-- Data shown follows --

File: config.mk
export PLATFORM = sky130hd
export DESIGN_NAME = sram_arbiter_flat
export DESIGN_NICKNAME = d
export VERILOG_FILES = /design/src/rtl/sram_arbiter_if.sv /design/src/rtl/sram_arbiter.sv /design/src/flat_wrapper.sv
export SDC_FILE = /design/constraint.sdc
export NUM_CORES = 1
export LEC_CHECK = 0
export ABC_AREA = 1
export CORE_ASPECT_RATIO = 0.6
export CORE_UTILIZATION = 34
export CTS_CLUSTER_DIAMETER = 100
export DETAILED_ROUTE_END_ITERATION = 8
export HOLD_SLACK_MARGIN = 0.05
export PLACE_DENSITY = 0.9
export SLEW_MARGIN = 20
export SYNTH_ARGS = -nofsm -noshare
export SYNTH_HDL_FRONTEND = slang
export SYNTH_SLANG_ARGS = --single-unit
File: constraint.sdc
create_clock -name clk -period 7.26 [get_ports clk]
set_clock_uncertainty 0.2 [all_clocks]
set_input_delay 2.178 -clock clk [delete_from_list [all_inputs] [get_ports clk]]
set_output_delay 2.178 -clock clk [all_outputs]
set_load 0.03 [all_outputs]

-- Data shown concluded --

Return every entry exactly as given.

Task output:
File: config.mk
export PLATFORM = sky130hd
export DESIGN_NAME = sram_arbiter_flat
export DESIGN_NICKNAME = d
export VERILOG_FILES = /design/src/rtl/sram_arbiter_if.sv /design/src/rtl/sram_arbiter.sv /design/src/flat_wrapper.sv
export SDC_FILE = /design/constraint.sdc
export NUM_CORES = 1
export LEC_CHECK = 0
export ABC_AREA = 1
export CORE_ASPECT_RATIO = 0.6
export CORE_UTILIZATION = 34
export CTS_CLUSTER_DIAMETER = 100
export DETAILED_ROUTE_END_ITERATION = 8
export HOLD_SLACK_MARGIN = 0.05
export PLACE_DENSITY = 0.9
export SLEW_MARGIN = 20
export SYNTH_ARGS = -nofsm -noshare
export SYNTH_HDL_FRONTEND = slang
export SYNTH_SLANG_ARGS = --single-unit
File: constraint.sdc
create_clock -name clk -period 7.26 [get_ports clk]
set_clock_uncertainty 0.2 [all_clocks]
set_input_delay 2.178 -clock clk [delete_from_list [all_inputs] [get_ports clk]]
set_output_delay 2.178 -clock clk [all_outputs]
set_load 0.03 [all_outputs]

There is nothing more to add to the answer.